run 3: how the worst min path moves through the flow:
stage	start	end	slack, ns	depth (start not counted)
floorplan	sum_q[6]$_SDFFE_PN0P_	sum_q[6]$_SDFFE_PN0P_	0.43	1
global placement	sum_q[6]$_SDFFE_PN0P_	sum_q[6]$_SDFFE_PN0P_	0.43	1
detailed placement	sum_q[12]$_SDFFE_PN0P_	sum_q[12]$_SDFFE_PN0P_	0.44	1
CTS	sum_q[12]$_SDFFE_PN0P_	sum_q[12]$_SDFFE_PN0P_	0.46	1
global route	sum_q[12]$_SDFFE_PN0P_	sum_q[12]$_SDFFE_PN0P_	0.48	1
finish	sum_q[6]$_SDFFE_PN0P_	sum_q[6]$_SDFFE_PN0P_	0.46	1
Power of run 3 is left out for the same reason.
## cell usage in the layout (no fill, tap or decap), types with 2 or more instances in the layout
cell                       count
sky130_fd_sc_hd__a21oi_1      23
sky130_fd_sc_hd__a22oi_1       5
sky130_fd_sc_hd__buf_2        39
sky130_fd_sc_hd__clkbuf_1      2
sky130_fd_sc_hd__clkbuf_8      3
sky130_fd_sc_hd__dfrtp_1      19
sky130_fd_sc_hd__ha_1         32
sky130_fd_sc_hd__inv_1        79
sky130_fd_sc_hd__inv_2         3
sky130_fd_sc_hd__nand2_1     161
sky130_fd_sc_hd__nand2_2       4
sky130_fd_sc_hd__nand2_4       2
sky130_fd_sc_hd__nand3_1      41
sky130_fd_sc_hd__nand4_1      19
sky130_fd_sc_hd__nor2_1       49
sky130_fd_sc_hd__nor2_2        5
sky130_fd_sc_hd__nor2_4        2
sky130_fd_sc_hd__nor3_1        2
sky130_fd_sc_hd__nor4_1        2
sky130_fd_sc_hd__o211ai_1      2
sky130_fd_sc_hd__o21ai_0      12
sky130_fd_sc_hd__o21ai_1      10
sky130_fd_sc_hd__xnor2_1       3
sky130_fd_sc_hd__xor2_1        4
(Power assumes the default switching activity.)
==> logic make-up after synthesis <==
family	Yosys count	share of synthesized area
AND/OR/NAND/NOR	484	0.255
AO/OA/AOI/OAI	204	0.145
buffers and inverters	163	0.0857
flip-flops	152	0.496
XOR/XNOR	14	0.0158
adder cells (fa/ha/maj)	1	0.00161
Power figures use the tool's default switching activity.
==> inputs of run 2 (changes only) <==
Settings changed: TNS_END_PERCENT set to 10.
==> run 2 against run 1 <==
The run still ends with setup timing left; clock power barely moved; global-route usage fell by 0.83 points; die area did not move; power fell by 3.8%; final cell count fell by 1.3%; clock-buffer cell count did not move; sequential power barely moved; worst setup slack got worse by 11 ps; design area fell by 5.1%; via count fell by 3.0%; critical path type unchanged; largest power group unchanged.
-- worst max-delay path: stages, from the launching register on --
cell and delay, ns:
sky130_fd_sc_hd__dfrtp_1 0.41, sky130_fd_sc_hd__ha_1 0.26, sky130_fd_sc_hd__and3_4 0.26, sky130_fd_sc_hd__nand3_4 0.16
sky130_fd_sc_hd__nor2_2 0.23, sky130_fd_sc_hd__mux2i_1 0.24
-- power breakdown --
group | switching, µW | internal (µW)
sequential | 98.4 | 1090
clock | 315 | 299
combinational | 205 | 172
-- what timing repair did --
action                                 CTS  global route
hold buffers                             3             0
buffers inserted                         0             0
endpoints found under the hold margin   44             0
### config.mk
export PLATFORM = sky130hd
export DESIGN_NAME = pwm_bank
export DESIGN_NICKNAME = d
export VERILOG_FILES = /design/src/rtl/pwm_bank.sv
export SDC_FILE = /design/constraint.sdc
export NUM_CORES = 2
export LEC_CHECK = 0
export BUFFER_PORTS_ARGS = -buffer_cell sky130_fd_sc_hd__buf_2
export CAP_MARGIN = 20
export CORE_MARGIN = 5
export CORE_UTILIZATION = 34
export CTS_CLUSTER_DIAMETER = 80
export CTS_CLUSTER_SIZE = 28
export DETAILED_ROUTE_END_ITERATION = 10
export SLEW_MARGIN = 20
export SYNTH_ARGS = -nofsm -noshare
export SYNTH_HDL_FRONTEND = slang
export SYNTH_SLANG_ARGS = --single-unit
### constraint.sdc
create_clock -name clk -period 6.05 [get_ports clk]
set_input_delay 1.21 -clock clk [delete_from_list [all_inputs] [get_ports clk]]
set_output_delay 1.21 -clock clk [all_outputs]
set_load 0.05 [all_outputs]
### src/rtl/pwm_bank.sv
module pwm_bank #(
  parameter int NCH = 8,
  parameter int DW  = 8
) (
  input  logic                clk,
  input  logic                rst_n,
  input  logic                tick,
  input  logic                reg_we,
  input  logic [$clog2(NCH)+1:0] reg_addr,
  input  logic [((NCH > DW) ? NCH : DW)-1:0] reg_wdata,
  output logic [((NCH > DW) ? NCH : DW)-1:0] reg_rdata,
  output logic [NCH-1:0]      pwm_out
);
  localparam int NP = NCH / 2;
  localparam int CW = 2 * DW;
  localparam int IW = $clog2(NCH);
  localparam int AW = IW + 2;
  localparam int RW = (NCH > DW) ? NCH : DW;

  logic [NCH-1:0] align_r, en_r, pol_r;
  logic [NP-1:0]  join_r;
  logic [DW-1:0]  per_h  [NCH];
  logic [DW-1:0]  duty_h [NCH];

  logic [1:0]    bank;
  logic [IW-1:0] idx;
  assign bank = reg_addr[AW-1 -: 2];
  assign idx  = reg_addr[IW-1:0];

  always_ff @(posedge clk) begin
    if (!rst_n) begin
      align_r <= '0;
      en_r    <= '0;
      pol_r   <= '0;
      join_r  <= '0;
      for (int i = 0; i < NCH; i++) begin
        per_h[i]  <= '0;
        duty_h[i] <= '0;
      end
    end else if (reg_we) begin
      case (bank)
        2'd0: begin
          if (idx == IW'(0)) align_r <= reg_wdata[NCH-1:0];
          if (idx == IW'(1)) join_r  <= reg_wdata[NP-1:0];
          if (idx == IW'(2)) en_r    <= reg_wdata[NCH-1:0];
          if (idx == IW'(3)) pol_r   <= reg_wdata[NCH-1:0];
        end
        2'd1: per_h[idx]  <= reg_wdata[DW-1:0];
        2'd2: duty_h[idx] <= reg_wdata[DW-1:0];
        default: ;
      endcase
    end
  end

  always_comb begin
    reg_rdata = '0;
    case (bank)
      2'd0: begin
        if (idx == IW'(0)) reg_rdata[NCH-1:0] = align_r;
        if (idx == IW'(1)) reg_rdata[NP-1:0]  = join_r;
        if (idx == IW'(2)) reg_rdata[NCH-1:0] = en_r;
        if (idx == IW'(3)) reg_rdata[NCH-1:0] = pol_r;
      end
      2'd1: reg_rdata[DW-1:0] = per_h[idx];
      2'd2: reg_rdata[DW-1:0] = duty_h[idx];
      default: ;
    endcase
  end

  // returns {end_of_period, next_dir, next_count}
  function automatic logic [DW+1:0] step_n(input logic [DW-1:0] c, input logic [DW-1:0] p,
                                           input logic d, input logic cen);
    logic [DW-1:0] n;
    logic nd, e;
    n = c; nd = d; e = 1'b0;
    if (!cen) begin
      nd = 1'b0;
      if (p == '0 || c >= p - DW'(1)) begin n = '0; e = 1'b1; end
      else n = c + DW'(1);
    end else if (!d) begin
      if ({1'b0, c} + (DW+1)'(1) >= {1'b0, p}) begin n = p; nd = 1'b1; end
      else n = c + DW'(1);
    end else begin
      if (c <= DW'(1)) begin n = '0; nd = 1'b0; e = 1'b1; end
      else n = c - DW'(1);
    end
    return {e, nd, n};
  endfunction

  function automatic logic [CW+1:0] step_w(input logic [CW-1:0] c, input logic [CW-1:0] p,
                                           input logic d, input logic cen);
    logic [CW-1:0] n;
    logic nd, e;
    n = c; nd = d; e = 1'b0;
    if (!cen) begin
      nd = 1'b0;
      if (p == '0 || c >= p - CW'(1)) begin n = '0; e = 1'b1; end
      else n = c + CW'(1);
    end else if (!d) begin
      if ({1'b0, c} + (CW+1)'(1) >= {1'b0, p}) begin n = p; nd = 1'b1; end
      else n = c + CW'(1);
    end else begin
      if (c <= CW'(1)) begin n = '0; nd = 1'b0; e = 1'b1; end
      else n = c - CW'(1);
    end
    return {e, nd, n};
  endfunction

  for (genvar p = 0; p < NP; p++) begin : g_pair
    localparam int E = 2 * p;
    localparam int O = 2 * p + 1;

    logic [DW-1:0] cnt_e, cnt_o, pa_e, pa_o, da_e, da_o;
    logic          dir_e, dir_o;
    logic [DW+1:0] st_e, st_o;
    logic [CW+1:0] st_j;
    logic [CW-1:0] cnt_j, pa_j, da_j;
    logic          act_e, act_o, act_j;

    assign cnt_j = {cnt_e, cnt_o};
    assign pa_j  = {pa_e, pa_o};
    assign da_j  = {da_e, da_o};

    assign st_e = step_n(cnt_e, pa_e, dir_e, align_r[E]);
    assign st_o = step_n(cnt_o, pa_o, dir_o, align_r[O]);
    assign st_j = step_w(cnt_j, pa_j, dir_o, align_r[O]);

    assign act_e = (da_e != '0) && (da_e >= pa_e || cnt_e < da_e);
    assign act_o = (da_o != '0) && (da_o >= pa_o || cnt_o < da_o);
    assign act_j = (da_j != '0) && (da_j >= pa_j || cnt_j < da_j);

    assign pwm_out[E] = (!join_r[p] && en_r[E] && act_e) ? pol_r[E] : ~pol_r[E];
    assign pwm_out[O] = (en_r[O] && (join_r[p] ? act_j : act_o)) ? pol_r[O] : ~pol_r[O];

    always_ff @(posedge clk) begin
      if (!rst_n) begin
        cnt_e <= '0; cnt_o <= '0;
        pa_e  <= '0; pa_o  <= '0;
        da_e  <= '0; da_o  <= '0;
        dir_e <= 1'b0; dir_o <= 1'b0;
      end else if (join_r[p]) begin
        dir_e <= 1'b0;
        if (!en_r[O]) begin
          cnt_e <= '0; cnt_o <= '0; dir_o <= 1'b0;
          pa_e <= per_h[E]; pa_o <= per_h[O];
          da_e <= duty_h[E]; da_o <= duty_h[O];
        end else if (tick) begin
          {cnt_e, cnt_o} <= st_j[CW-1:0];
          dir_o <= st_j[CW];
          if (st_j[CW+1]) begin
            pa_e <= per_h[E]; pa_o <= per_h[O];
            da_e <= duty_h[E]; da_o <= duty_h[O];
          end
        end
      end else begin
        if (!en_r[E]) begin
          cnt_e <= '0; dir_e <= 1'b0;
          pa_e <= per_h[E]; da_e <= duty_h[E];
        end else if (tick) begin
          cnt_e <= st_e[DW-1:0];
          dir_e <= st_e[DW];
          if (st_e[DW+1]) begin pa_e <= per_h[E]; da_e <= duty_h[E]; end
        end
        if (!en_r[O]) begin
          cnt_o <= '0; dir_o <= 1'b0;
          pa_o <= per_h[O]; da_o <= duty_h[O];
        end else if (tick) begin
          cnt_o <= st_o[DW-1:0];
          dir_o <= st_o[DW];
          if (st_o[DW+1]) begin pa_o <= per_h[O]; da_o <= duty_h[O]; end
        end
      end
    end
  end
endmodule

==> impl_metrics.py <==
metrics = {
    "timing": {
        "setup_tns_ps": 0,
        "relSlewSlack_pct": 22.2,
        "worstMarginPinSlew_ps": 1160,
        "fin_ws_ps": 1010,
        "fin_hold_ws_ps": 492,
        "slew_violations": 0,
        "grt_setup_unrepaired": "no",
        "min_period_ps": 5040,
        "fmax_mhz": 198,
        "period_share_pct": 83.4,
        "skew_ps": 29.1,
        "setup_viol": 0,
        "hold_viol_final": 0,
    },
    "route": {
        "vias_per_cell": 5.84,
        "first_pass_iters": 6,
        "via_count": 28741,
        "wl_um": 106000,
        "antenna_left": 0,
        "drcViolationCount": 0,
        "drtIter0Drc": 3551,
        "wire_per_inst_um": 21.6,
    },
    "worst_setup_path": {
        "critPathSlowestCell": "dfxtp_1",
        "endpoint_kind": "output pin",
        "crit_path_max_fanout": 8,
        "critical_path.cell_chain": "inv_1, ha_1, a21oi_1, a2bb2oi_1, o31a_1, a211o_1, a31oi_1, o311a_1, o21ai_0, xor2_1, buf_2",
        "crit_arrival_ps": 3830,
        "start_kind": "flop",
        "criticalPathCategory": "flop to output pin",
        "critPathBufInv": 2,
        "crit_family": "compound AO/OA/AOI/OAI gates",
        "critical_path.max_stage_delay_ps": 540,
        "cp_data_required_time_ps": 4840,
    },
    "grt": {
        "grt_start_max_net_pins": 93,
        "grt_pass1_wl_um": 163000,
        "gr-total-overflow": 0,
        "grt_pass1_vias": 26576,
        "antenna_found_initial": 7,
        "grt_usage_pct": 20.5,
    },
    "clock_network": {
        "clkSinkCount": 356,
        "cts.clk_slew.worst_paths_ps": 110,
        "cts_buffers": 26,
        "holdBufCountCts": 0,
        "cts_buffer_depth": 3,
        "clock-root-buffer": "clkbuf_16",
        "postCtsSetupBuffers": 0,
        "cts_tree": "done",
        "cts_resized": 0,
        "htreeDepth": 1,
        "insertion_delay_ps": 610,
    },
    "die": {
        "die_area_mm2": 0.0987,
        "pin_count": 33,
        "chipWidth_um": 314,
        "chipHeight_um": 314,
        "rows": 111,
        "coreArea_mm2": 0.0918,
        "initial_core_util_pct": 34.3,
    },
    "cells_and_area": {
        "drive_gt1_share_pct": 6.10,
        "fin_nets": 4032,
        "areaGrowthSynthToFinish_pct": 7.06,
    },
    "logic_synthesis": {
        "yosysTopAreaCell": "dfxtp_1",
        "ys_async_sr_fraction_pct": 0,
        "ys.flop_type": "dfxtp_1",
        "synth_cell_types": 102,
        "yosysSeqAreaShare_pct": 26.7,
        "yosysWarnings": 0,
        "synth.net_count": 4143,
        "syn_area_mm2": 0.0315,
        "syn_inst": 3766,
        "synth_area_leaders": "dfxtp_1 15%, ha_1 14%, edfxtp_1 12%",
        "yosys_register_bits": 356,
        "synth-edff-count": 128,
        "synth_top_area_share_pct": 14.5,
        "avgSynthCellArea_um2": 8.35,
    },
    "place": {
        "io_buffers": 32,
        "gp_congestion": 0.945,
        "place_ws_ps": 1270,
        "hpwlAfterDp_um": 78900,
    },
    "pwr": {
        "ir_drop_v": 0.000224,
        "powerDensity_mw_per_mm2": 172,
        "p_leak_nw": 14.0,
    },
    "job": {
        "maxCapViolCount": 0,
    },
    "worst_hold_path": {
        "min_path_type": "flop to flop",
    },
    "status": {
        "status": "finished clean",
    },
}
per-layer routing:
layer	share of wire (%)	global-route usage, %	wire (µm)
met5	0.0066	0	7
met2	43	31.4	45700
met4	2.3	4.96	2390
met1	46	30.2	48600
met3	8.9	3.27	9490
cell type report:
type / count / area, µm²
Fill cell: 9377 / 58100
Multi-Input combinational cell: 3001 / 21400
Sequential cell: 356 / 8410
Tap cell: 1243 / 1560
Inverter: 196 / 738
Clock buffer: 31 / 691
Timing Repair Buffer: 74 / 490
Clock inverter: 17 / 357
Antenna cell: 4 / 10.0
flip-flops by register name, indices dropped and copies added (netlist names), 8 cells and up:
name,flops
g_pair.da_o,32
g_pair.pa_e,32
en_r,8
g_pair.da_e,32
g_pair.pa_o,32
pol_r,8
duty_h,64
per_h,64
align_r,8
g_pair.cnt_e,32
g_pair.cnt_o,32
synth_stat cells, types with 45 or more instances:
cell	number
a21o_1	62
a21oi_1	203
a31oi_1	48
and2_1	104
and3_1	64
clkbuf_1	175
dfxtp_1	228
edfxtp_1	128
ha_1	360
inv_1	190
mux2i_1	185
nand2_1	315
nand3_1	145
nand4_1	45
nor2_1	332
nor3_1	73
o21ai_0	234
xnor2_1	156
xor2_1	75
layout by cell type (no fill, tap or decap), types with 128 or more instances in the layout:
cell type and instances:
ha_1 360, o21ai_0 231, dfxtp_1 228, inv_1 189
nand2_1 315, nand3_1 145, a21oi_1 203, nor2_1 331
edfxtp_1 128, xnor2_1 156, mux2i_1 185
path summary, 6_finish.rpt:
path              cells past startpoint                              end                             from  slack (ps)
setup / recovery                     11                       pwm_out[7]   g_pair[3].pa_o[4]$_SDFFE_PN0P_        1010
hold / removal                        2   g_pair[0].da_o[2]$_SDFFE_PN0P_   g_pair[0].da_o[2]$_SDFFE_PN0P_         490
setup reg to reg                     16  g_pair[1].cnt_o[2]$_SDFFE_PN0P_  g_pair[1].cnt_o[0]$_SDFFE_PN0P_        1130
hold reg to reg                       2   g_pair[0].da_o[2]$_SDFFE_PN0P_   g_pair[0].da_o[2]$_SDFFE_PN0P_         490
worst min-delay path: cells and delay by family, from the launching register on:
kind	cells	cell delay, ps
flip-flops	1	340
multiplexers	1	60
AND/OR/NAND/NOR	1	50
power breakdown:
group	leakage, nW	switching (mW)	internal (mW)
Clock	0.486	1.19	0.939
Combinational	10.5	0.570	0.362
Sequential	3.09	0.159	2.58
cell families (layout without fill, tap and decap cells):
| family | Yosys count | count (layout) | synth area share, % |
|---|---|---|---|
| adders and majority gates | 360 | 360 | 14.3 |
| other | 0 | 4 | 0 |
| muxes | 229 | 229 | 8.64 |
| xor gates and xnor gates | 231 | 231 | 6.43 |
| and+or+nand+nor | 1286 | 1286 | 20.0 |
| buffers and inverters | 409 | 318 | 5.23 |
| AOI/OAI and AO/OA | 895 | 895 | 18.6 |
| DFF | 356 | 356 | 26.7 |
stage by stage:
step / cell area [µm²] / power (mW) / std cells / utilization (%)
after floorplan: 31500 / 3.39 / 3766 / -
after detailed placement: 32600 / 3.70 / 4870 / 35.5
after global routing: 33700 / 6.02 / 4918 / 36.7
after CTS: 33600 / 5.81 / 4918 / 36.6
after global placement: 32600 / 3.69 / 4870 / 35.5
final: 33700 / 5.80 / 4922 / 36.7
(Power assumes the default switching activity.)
★ ★ ★
◆ **Description of the task**:
In the entries above, one line contains "Power figures use" and another contains "run 2 against". Reproduce exactly those two lines and the lines between them, nothing else.

◆ **Your solution**:
Power figures use the tool's default switching activity.
==> inputs of run 2 (changes only) <==
Settings changed: TNS_END_PERCENT set to 10.
==> run 2 against run 1 <==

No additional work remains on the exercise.